Haemanthus (sometimes stylized as Hæmanthus) is an American blood testing startup founded by Billy Evans, the romantic partner of Elizabeth Holmes. Holmes founded Theranos in 2003, which purported to have developed similar blood tests. However, the claims by Theranos were false and the company and people related to it were charged with fraud, leading to the company's disestablishment and Holmes being sentenced to 11 years in prison.

Haemanthus uses Raman Spectroscopy, a technique that has been used to diagnose ALS and a few types of cancer.

== Background ==

Theranos Inc. was an American privately held corporation that was touted as a breakthrough health technology company. Founded in 2003 by then 19-year-old Elizabeth Holmes, Theranos raised more than US$700 million from venture capitalists and private investors, resulting in a $9 billion valuation at its peak in 2013 and 2014. The company claimed that it had devised blood tests that required very small amounts of blood and that could be performed rapidly and accurately, all using compact automated devices that the company had developed. These claims were proven to be false.

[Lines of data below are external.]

--- src/hw/core_config.svh ---
`ifndef CORE_CONFIG_SVH
`define CORE_CONFIG_SVH

`define XLEN       32   // data and address width
`define DMEM_WORDS 256  // data ram depth, power of two
`define NREGS      32

`endif

--- src/hw/rv_isa_pkg.sv ---
package rv_isa_pkg;

    // ########################################################################
    // machine csr addresses
    // ########################################################################
    typedef enum logic [11:0] {
        MTVEC          = 12'h305,
        MSCRATCH       = 12'h340,
        MEPC           = 12'h341,
        MCAUSE         = 12'h342
    } csr_addr_e;

    // low bits of funct3 for csrrw / csrrs / csrrc
    typedef enum logic [1:0] {
        CSR_RW = 2'b01,
        CSR_RS = 2'b10,
        CSR_RC = 2'b11
    } csr_op_e;

    // ########################################################################
    // memory access size, as funct3[1:0]
    // ########################################################################
    typedef enum logic [1:0] {
        SZ_B = 2'b00,
        SZ_H = 2'b01,
        SZ_W = 2'b10
    } mem_size_e;

    localparam int unsigned CAUSE_ECALL_M = 11;  // environment call from m-mode

endpackage

--- src/hw/pipe_pkg.sv ---
package pipe_pkg;

    import rv_isa_pkg::*;

    typedef enum logic [2:0] {
        CL_ALU    = 3'd0,
        CL_LOAD   = 3'd1,
        CL_STORE  = 3'd2,
        CL_CSR    = 3'd3,
        CL_ECALL  = 3'd4,
        CL_FENCEI = 3'd5
    } instr_class_e;

    // load / store view of the op control word
    typedef struct packed {
        logic [8:0] pad;
        logic       unsigned_ld;  // lbu / lhu
        mem_size_e  size;
    } mem_ctrl_t;

    // class picks the view: mem for loads and stores, csr for csr ops
    typedef union packed {
        mem_ctrl_t mem;
        csr_addr_e csr;
    } op_ctrl_u;

endpackage

--- src/hw/wb_stage.sv ---
`timescale 1ns/1ps
`include "core_config.svh"

module wb_stage (
    input  logic                        clock,
    input  logic                        reset,
    input  logic                        valid_i,
    input  pipe_pkg::instr_class_e      class_i,
    input  logic [`XLEN-1:0]            pc_i,
    input  logic [$clog2(`NREGS)-1:0]   rd_i,
    input  rv_isa_pkg::csr_op_e         csr_op_i,
    input  pipe_pkg::op_ctrl_u          ctrl_i,
    input  logic [`XLEN-1:0]            result_i,
    input  logic [`XLEN-1:0]            rdata_i,     // already registered in the ram
    input  logic [`XLEN-1:0]            csr_rdata_i,
    input  logic [`XLEN-1:0]            mtvec_i,
    output logic                        rf_we_o,
    output logic [$clog2(`NREGS)-1:0]   rf_waddr_o,
    output logic [`XLEN-1:0]            rf_wdata_o,
    output logic                        csr_en_o,
    output rv_isa_pkg::csr_op_e         csr_op_o,
    output rv_isa_pkg::csr_addr_e       csr_addr_o,
    output logic [`XLEN-1:0]            csr_src_o,
    output logic                        trap_en_o,
    output logic [`XLEN-1:0]            trap_pc_o,
    output logic                        flush_valid_o,
    output logic [`XLEN-1:0]            flush_pc_o,
    output logic                        retire_valid_o,
    output logic [`XLEN-1:0]            retire_pc_o
);
    import rv_isa_pkg::*;
    import pipe_pkg::*;

    logic                      valid_q;
    instr_class_e              class_q;
    logic [`XLEN-1:0]          pc_q;
    logic [$clog2(`NREGS)-1:0] rd_q;
    csr_op_e                   csr_op_q;
    op_ctrl_u                  ctrl_q;
    logic [`XLEN-1:0]          result_q;

    logic [7:0]                ld_byte;
    logic [15:0]               ld_half;
    logic                      ld_sign;
    logic [`XLEN-1:0]          ld_data;

    always_ff @(posedge clock) begin
        if (reset) begin
            valid_q <= 1'b0;
        end else begin
            valid_q <= valid_i;
        end
    end

    always_ff @(posedge clock) begin
        if (valid_i) begin
            class_q  <= class_i;
            pc_q     <= pc_i;
            rd_q     <= rd_i;
            csr_op_q <= csr_op_i;
            ctrl_q   <= ctrl_i;
            result_q <= result_i;
        end
    end

    // ########################################################################
    // load extraction and register write data
    // ########################################################################
    assign ld_byte = rdata_i[8*result_q[1:0] +: 8];
    assign ld_half = rdata_i[16*result_q[1] +: 16];

    always_comb begin
        ld_sign = 1'b0;
        case (ctrl_q.mem.size)
            SZ_B: begin
                ld_sign = ~ctrl_q.mem.unsigned_ld & ld_byte[7];
                ld_data = {{(`XLEN-8){ld_sign}}, ld_byte};
            end
            SZ_H: begin
                ld_sign = ~ctrl_q.mem.unsigned_ld & ld_half[15];
                ld_data = {{(`XLEN-16){ld_sign}}, ld_half};
            end
            default: ld_data = rdata_i;
        endcase
    end

    always_comb begin
        case (class_q)
            CL_LOAD: rf_wdata_o = ld_data;
            CL_CSR:  rf_wdata_o = csr_rdata_i;  // old csr value
            default: rf_wdata_o = result_q;
        endcase
    end

    assign rf_we_o    = valid_q & (class_q == CL_ALU || class_q == CL_LOAD
                                   || class_q == CL_CSR);
    assign rf_waddr_o = rd_q;

    // csr access and trap
    assign csr_en_o   = valid_q & (class_q == CL_CSR);
    assign csr_op_o   = csr_op_q;
    assign csr_addr_o = ctrl_q.csr;
    assign csr_src_o  = result_q;
    assign trap_en_o  = valid_q & (class_q == CL_ECALL);
    assign trap_pc_o  = pc_q;

    assign flush_valid_o  = valid_q & (class_q == CL_ECALL || class_q == CL_FENCEI);
    assign flush_pc_o     = (class_q == CL_ECALL) ? mtvec_i : pc_q + `XLEN'(4);
    assign retire_valid_o = valid_q;
    assign retire_pc_o    = pc_q;

    a_no_wr_on_trap: assert property (@(posedge clock) disable iff (reset)
        !(rf_we_o && trap_en_o));

endmodule

--- config.mk ---
export PLATFORM = sky130hd
export DESIGN_NAME = wb_stage
export DESIGN_NICKNAME = d
export VERILOG_FILES = /design/src/hw/rv_isa_pkg.sv /design/src/hw/pipe_pkg.sv /design/src/hw/wb_stage.sv
export VERILOG_INCLUDE_DIRS = /design/src /design/src/hw
export SDC_FILE = /design/constraint.sdc
export NUM_CORES = 1
export LEC_CHECK = 0
export BUFFER_PORTS_ARGS = -buffer_cell sky130_fd_sc_hd__buf_2
export CAP_MARGIN = 20
export CORE_AREA = 5 5 139 141
export DETAILED_ROUTE_END_ITERATION = 16
export DIE_AREA = 0 0 144 146
export PLACE_DENSITY = 0.67
export SLEW_MARGIN = 20
export SYNTH_ARGS = -nofsm -noshare
export SYNTH_HDL_FRONTEND = slang
export SYNTH_SLANG_ARGS = --single-unit
--- constraint.sdc ---
create_clock -name clock -period 2.7 [get_ports clock]
set_clock_uncertainty 0.2 [all_clocks]
set_input_delay 0.135 -clock clock [delete_from_list [all_inputs] [get_ports clock]]
set_output_delay 0.135 -clock clock [all_outputs]
set_load 0.01 [all_outputs]
# Yosys cells after proc, flatten, opt, wreduce, memory -nomap -nowiden
# Index checks and enable logic that the tools add are counted.
[op_classes] addsub=1 n_eq_ne=5 shift=2 n_mux=3 bitwise_logic=7 reduce_logical=5
[op_table] operator="$pmux 32 s2" count=2
[op_table] operator="$add 32x3->32 const B" count=1
[op_table] operator="$mux 32" count=1
[op_table] operator="$shiftx 32x6->16" count=1
[op_table] operator="$shiftx 32x6->8" count=1
[op_table] operator="$and 1x1->1" count=6
[op_table] operator="$eq 3x3->1 const B" count=2
[op_table] operator="$eq 3x1->1 const B" count=1
[op_table] operator="$eq 3x2->1 const B" count=1
[op_table] operator="$logic_not 3->1" count=1
[op_table] operator="$logic_or 1x1->1" count=3
[op_table] operator="$eq 2x1->1 const B" count=1
[op_table] operator="$logic_not 2->1" count=1
[op_table] operator="$not 1->1" count=1
[totals] register_bits=87 inputBits=185 out_inout_bits=184 wordCells=30

# Logic depth before layout (Yosys ltp)
# Gate-level depths: netlist of the first run.
[logic_depth] depth_word=4 depth_mapped=6 ltp_nobuf=5

# Worst setup path before layout of the first run
# No wires, ideal clock.
[synth_timing] path_kind="register to output" start="reg pc_q[2] (netlist: retire_pc_o[2])" end="out flush_pc_o[24]" arrival_time_ps=2071 required_time_ps=2365 setup_slack_ps=294 path_stages_with_launch=7 path_buffers=1 path_cell_list="edfxtp_1 ha_1 nand4_2 or3_1 buf_2 or3_1 a31oi_1"
[synth_between] elab_chain_cells=2
[synth_lines] element="start, declared" line_no="wb_stage.sv:36" source="logic [`XLEN-1:0] pc_q;"
[synth_lines] element="start signal, assigned" line_no="wb_stage.sv:58" source="pc_q <= pc_i;"
[synth_lines] element="$add 32x3->32" line_no="wb_stage.sv:108" source="assign flush_pc_o = (class_q == CL_ECALL) ? mtvec_i : pc_q + `XLEN'(4);"
[synth_lines] element="$mux 32" line_no="wb_stage.sv:108"
[synth_lines] element="end, declared" line_no="wb_stage.sv:27" source="output logic [`XLEN-1:0] flush_pc_o,"
# Every way passes these cells.

# Worst setup path after layout of the first run
[layout_timing] start="reg pc_q[7] (netlist: retire_pc_o[7])" end="out flush_pc_o[27]"
# Same word-level chain as after synthesis.

==> results of run 1 <==
metal layers:
metal / GRT usage [%] / vias to the layer above / share of wire [%]
li1: - / 2787 / -
met1: 27.14 / 2777 / 39
met2: 33.75 / 382 / 49
met3: 4.831 / 40 / 9.8
met4: 6.874 / 0 / 2.4
met5: 0 / - / 0
where the power goes:
part | total [mW] | leakage (nW) | switching, mW | internal (mW)
clock | 1.26 | 0.145 | 0.605 | 0.656
sequential | 1.69 | 0.850 | 0.0888 | 1.61
combinational | 1.20 | 2.75 | 0.657 | 0.547
total | 4.16 | 3.75 | 1.35 | 2.81
logic make-up after synthesis:
| kind of cell | Yosys count | share of synthesized area (%) |
|---|---|---|
| AOI/OAI and AO/OA | 124 | 15.50 |
| xor gates and xnor gates | 13 | 2.218 |
| adders and majority gates | 1 | 0.2437 |
| buffers and inverters | 73 | 7.896 |
| DFF | 87 | 50.69 |
| muxes | 16 | 3.120 |
| and+or+nand+nor | 202 | 20.33 |
worst paths after layout:
kind	from	to	slack [ns]	depth (start not counted)
worst max-delay path	retire_pc_o[7]$_DFFE_PP_	flush_pc_o[27]	0.007	6
worst min-delay path	valid_i	retire_pc_o[14]$_DFFE_PP_	0.08	1
registers in the layout (all words and copies together), names as in the netlist:
register / count
csr_src_o: 32
retire_valid_o: 1
retire_pc_o: 32
csr_addr_o: 12
csr_op_o: 2
class_q: 3
rf_waddr_o: 5
what timing repair did:
action | in CTS | in global routing
setup buffers | 12 | 10
hold endpoints to repair | 87 | 0
endpoints found under the setup margin | 18 | 17
hold buffers | 87 | 0
cloned | 1 | 1
pin swaps | 3 | 9
resized for setup | 5 | 11
cell usage after synthesis, types with 2 or more instances:
cell      number
edfxtp_1      86
nand2_1       73
nor2b_1       42
buf_4         32
clkbuf_1      29
o21ai_0       27
nor2_1        26
o31ai_1       25
nand3_1       20
a21oi_1       18
mux2i_1       16
a31oi_1       15
xnor2_1       11
o21ai_1       10
or4_1         10
or3_1          9
a211oi_1       8
o221ai_1       8
o311ai_1       8
inv_1          7
nand4_1        4
nor3_1         4
and3_1         3
buf_2          3
nor4_1         3
and4_1         2
o22ai_1        2
xor2_1         2
metrics by stage:
stage / TNS [ns] / hold WS [ns]
after CTS: -0.01599 / 0.07603
after detailed placement: 0 / 0.09687
final: 0 / 0.08306
after global routing: -0.1217 / 0.08553
after floorplan: 0 / 0.006611
after global placement: 0 / 0.09227
cell type report:
| type | instances | area, um2 |
|---|---|---|
| Multi-Input combinational cell | 358 | 2216 |
| Sequential cell | 87 | 2603 |
| Timing Repair Buffer | 495 | 3035 |
| Inverter | 8 | 30.03 |
| Clock inverter | 7 | 80.08 |
| Tap cell | 229 | 286.5 |
| Clock buffer | 9 | 225.2 |
| Fill cell | 1662 | 9365 |
==> flow_summary.json, run 1 <==
{
  "num_antenna_cells": 0,
  "coreArea_um2": 17840,
  "synth_nets": 702,
  "synth_area_um2": 5134,
  "clk_pin_slew_ns": 0.07,
  "fin_util_pct": 47.51,
  "p_total_mw": 4.160,
  "setup_viol": 0,
  "ys_top_cells_by_area": "edfxtp_1, nand2_1, nor2b_1",
  "fin_crit_ns": 2.693,
  "maxCapViolCount": 0,
  "yosysWarningCount": 0,
  "max_freq_mhz": 371.3,
  "place_congestion": 0.9126,
  "critPathMaxFanout": 7,
  "final_common_cell": "buf_2",
  "cts_root_buf": "clkbuf_16",
  "yosysTopAreaCellShare_pct": 50.30,
  "place_area_um2": 7049,
  "grt.overflow.total": 0,
  "cp-start-kind": "flip-flop",
  "via_count": 5986,
  "antenna_left": 0,
  "cts_buffer_depth": 2,
  "crit_family": "simple AND/OR/NAND/NOR gates",
  "ys_types": 41,
  "initialDrtViolationCount": 566,
  "crit_required_ns": 2.37,
  "ys_seq_elements": 87,
  "cts_tree": "done",
  "cts_made_buffers": 9,
  "mostFrequentLayoutCells": "buf_2, dlygate4sd3_1, edfxtp_1",
  "port_buffers": 368,
  "cts_max_level": 3,
  "grt_max_degree": 49,
  "fin_crit_sh_pct": 99.74,
  "dieArea_um2": 21020,
  "synth_top_cell_by_area": "edfxtp_1",
  "worstPathArrival_ns": 2.36,
  "powerDensity_nw_per_um2": 490.8,
  "timing_hold_violations_final": 0,
  "leakage_nw": 3.746,
  "drcViolationCount": 0,
  "cp_slowest_cell": "or4_4",
  "slew_headroom_pct": 51.97,
  "endpoint_kind": "primary output",
  "postLayoutSetupSlackWorst_ns": 0.007025,
  "crit_path_cell_trace": "nand4_1, buf_6, or4_4, or4_4, a31oi_1, buf_2",
  "die_h_um": 146,
  "finalInstanceArea_um2": 8476,
  "post_drt_wl_per_cell_um": 19.50,
  "vdd_drop_max_mv": 0.2688,
  "netlist_instances": 516,
  "boundaryPins": 369,
  "finalNetCount": 1145,
  "synth_edf_count": 86,
  "rows": 49,
  "start_util_pct": 28.77,
  "final-max-slew-violation-count": 0,
  "status": "finished clean",
  "dp_cells": 1066,
  "grt_pass1_vias": 5689,
  "layout.cells.non_filler": 1193,
  "ys_async_sr_fraction_pct": 0,
  "clock_sinks": 87,
  "drtPass1Iterations": 5,
  "rsz0062_at_grt": "yes",
  "hpwlAfterDp_um": 17200,
  "crit_type": "reg -> out",
  "post-place-ws_ns": 0.1777,
  "path_buf_inv": 2,
  "ys.flop_type": "edfxtp_1",
  "grt_use_total_pct": 20.77,
  "wl_um": 23270,
  "drive_above_1_share_pct": 46.06,
  "grt_antenna_before_repair": 0,
  "synthToLayoutAreaGrowth_pct": 65.10,
  "die_x_um": 144,
  "synth.avg_cell_area_um2": 9.949,
  "crit_top_cell": "or4_4",
  "slowest_delay_ns": 0.59,
  "hold_class": "in -> reg",
  "yosysSeqAreaShare_pct": 50.69,
  "grt_pass1_wl_um": 33380,
  "viasPerCell": 5.018,
  "tightest_slew_ns": 0.7187
}
Power figures use the tool's default switching activity.
==> run 2: changes to the inputs <==
--- a/config.mk
+++ b/config.mk
@@ -7,11 +7,9 @@
 export NUM_CORES = 1
 export LEC_CHECK = 0
 export BUFFER_PORTS_ARGS = -buffer_cell sky130_fd_sc_hd__buf_2
-export CAP_MARGIN = 20
 export CORE_AREA = 5 5 139 141
 export DETAILED_ROUTE_END_ITERATION = 16
 export DIE_AREA = 0 0 144 146
-export PLACE_DENSITY = 0.67
 export SLEW_MARGIN = 20
 export SYNTH_ARGS = -nofsm -noshare
 export SYNTH_HDL_FRONTEND = slang
==> flow_summary.json, run 2 (synthesis results as in run 1) <==
{
  "crit_type": "reg -> out",
  "grt_antenna_before_repair": 2,
  "clock_sinks": 87,
  "cts_max_level": 3,
  "powerDensity_nw_per_um2": 497.1,
  "fin_crit_sh_pct": 98.61,
  "tightest_slew_ns": 0.7029,
  "critPathMaxFanout": 7,
  "p_total_mw": 4.249,
  "clk_pin_slew_ns": 0.08,
  "status": "finished clean",
  "crit_path_cell_trace": "ha_2, nand4_4, or3_4, or4_1, a31oi_1, buf_2",
  "post-place-ws_ns": 0.2163,
  "crit_family": "simple AND/OR/NAND/NOR gates",
  "maxCapViolCount": 0,
  "slowest_delay_ns": 0.44,
  "antenna_left": 0,
  "holdWs_ns": 0.01241,
  "path_buf_inv": 1,
  "cts_root_buf": "clkbuf_16",
  "drcViolationCount": 0,
  "fin_crit_ns": 2.662,
  "n_fill_cell": 1725,
  "place_congestion": 0.8744,
  "synthToLayoutAreaGrowth_pct": 66.49,
  "slew_headroom_pct": 53.03,
  "cts_tree": "done",
  "grt.overflow.total": 0,
  "drtPass1Iterations": 5,
  "cp-start-kind": "flip-flop",
  "cp_slowest_cell": "or3_4",
  "endpoint_kind": "primary output",
  "rows": 49,
  "leakage_nw": 3.782,
  "final_common_cell": "buf_2",
  "finalSetupTns_ns": 0,
  "finalNetCount": 1152,
  "cts_buffer_depth": 2,
  "hpwlAfterDp_um": 16980,
  "final-max-slew-violation-count": 0,
  "cts_made_buffers": 9,
  "timing_hold_violations_final": 0,
  "grt_use_total_pct": 20.55,
  "wl_um": 22880,
  "viasPerCell": 4.902,
  "fin_util_pct": 47.91,
  "coreArea_um2": 17840,
  "post_drt_wl_per_cell_um": 19.05,
  "max_freq_mhz": 375.6,
  "crit_required_ns": 2.37,
  "via_count": 5887,
  "die_x_um": 144,
  "grt_max_degree": 50,
  "die_h_um": 146,
  "start_util_pct": 28.77,
  "dieArea_um2": 21020,
  "initialDrtViolationCount": 382,
  "rsz0062_at_grt": "yes",
  "port_buffers": 368,
  "hold_class": "in -> reg",
  "grt_pass1_vias": 5776,
  "postLayoutSetupSlackWorst_ns": 0.03755,
  "grt_pass1_wl_um": 33330,
  "vdd_drop_max_mv": 0.3049,
  "worstPathArrival_ns": 2.33,
  "drive_above_1_share_pct": 46.45,
  "mostFrequentLayoutCells": "buf_2, dlygate4sd3_1, edfxtp_1",
  "setup_viol": 0,
  "boundaryPins": 369
}
==> run 2: power breakdown <==
group	internal [mW]	switching [mW]	total (mW)
logic	0.552	0.648	1.20
clock network	0.751	0.610	1.36
registers	1.61	0.0820	1.69
total	2.91	1.34	4.25
==> run 2: timing repair <==
action	in CTS	in global routing
buffers inserted	12	11
gates resized for setup	6	9
endpoints found under the setup margin	23	14
cloned	1	1
pin swaps	4	3
hold buffers	87	0
hold endpoints to repair	87	0
==> run 2: final cells by class <==
type | count | area (um2) | area share (%)
multi-input cells | 358 | 2218 | 25.96
inverters | 8 | 30.03 | 0.3513
repair buffers | 502 | 3084 | 36.09
well taps | 229 | 286.5 | 3.352
flip-flops and latches | 87 | 2603 | 30.45
diodes | 1 | 2.502 | 0.02928
clock buffers | 9 | 225.2 | 2.635
clock inverters | 7 | 97.59 | 1.142
==> run 2: through the flow <==
stage | std cells | cell area (um2)
2_1_floorplan | 516 | 5134
3_3_place_gp | 1072 | 7094
3_5_place_dp | 1072 | 7094
4_1_cts | 1188 | 8409
5_1_grt | 1201 | 8547
6_report | 1201 | 8547
==> run 2: worst paths after layout <==
check | start | end | slack [ns] | cells past startpoint
max | retire_pc_o[3]$_DFFE_PP_ | flush_pc_o[28] | 0.04 | 6
min | valid_i | retire_pc_o[29]$_DFFE_PP_ | 0.01 | 1
==> run 2: per-layer routing <==
layer / up-vias / track usage [%] / wire length (um)
li1: 2800 / - / -
met1: 2754 / 27.20 / 9471
met2: 288 / 33.17 / 11180
met3: 43 / 3.943 / 1614
met4: 2 / 7.627 / 606
met5: - / 0 / 13
==> run 3: changes to the inputs <==
--- a/config.mk
+++ b/config.mk
@@ -7,9 +7,10 @@
 export NUM_CORES = 1
 export LEC_CHECK = 0
 export BUFFER_PORTS_ARGS = -buffer_cell sky130_fd_sc_hd__buf_2
-export CORE_AREA = 5 5 139 141
+export CORE_AREA = 2 2 144 146
+export CTS_BUF_LIST = sky130_fd_sc_hd__clkbuf_16
 export DETAILED_ROUTE_END_ITERATION = 16
-export DIE_AREA = 0 0 144 146
+export DIE_AREA = 0 0 146 148
 export SLEW_MARGIN = 20
 export SYNTH_ARGS = -nofsm -noshare
 export SYNTH_HDL_FRONTEND = slang
==> flow_summary.json, run 3 (synthesis results as in run 1) <==
{
  "final_common_cell": "buf_2",
  "met1_usage_pct": 24.93,
  "crit_type": "reg -> out",
  "worstPathArrival_ns": 2.44,
  "seqPwrFrac_pct": 40.9,
  "die_h_um": 148,
  "crit_required_ns": 2.37,
  "synthToLayoutAreaGrowth_pct": 65.05,
  "maxCapViolCount": 0,
  "grt_max_degree": 49,
  "viasPerCell": 4.675,
  "n_fill_cell": 2003,
  "power_frac_comb_pct": 28.1,
  "grt_pass1_wl_um": 30840,
  "num_antenna_cells": 0,
  "post_drt_wl_per_cell_um": 17.12,
  "place_congestion": 0.9250,
  "boundaryPins": 369,
  "finalNetCount": 1143,
  "intPower_mw": 2.802,
  "fin_crit_sh_pct": 102.8,
  "swShare_pct": 32.20,
  "start_util_pct": 25.62,
  "gr-usage-met2_pct": 29.74,
  "setup_viol": 3,
  "die_x_um": 146,
  "critPathMaxFanout": 6,
  "grt_antenna_before_repair": 0,
  "grtUsageMet3_pct": 3.426,
  "dieArea_um2": 21610,
  "grt_use_total_pct": 18.39,
  "cts_root_buf": "clkbuf_16",
  "postLayoutSetupSlackWorst_ns": -0.07632,
  "min_delay_path_depth": 1,
  "drtPass1Iterations": 5,
  "max_freq_mhz": 360.2,
  "top_usage_layer": "met2",
  "tightest_slew_ns": 0.6177,
  "drive_above_1_share_pct": 45.63,
  "powerDensity_nw_per_um2": 487.6,
  "cts_max_level": 3,
  "rows": 52,
  "holdPathEnd": "csr_src_o[2]$_DFFE_PP_",
  "switching_power_mw": 1.330,
  "grt.overflow.total": 0,
  "finalInstanceArea_um2": 8473,
  "port_buffers": 368,
  "coreArea_um2": 20040,
  "drcViolationCount": 0,
  "antenna_left": 0,
  "clk_pin_slew_ns": 0.08,
  "hold_start": "valid_i",
  "p_total_mw": 4.132,
  "cp-start-kind": "flip-flop",
  "slew_headroom_pct": 58.72,
  "via_count": 5760,
  "mostFrequentLayoutCells": "buf_2, dlygate4sd3_1, edfxtp_1",
  "clock_sinks": 87,
  "initialDrtViolationCount": 350,
  "failed_checks": "negative setup slack",
  "rsz0062_at_grt": "yes",
  "hold_class": "in -> reg",
  "fin_crit_ns": 2.776,
  "power_frac_clock_pct": 31.0,
  "vdd_drop_max_mv": 0.3589,
  "cts_buffer_depth": 2,
  "place_area_um2": 7146,
  "endpoint_kind": "primary output",
  "hpwlAfterDp_um": 15920,
  "cts_tree": "done",
  "wl_um": 21090,
  "post-place-ws_ns": 0.2378,
  "cts_made_buffers": 9,
  "finalSetupTns_ns": -0.2091,
  "status": "finished, violations left",
  "grt_pass1_vias": 5473,
  "final-max-slew-violation-count": 0,
  "leakage_nw": 3.740,
  "timing_hold_violations_final": 0
}
run 3: cell types whose count changed in the layout (fill, tap and decap cells not counted), sizes merged:
cell / change
buf: -7
bufinv: -1
or3: -1
clkinv: +2
or4: -1
inv: -1
diode: -1
run 3: power groups by stage:
stage	Combinational, mW	Sequential [mW]	Clock (mW)
floorplan	0.463	1.77	0
CTS	1.15	1.69	1.32
detailed placement	1.03	1.73	0
global placement	1.03	1.72	0
global route	1.26	1.70	1.37
finish	1.16	1.69	1.28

A turning point came in 2015, when medical research professor John Ioannidis, and later professor of clinical biochemistry Eleftherios Diamandis, along with investigative journalist John Carreyrou of The Wall Street Journal, questioned the validity of Theranos's technology. The company faced a string of legal and commercial challenges from medical authorities, investors, the U.S. Securities and Exchange Commission (SEC), the Centers for Medicare and Medicaid Services (CMS), state attorneys general, former business partners, patients, and others. By June 2016, Forbes estimated that Holmes's personal net worth had dropped from $4.5 billion to "nothing". After several years of struggle, lawsuits, and sanctions from CMS, what remained of the company was dissolved in September 2018. (Note: It was reported that Theranos became defunct on September 4th due to an email sent by then CEO David Taylor to Theranos shareholders, though other reports state that Theranos remained active until its patents and most of its remaining assets were transferred to Fortress Investment Group the following week on September 12th.)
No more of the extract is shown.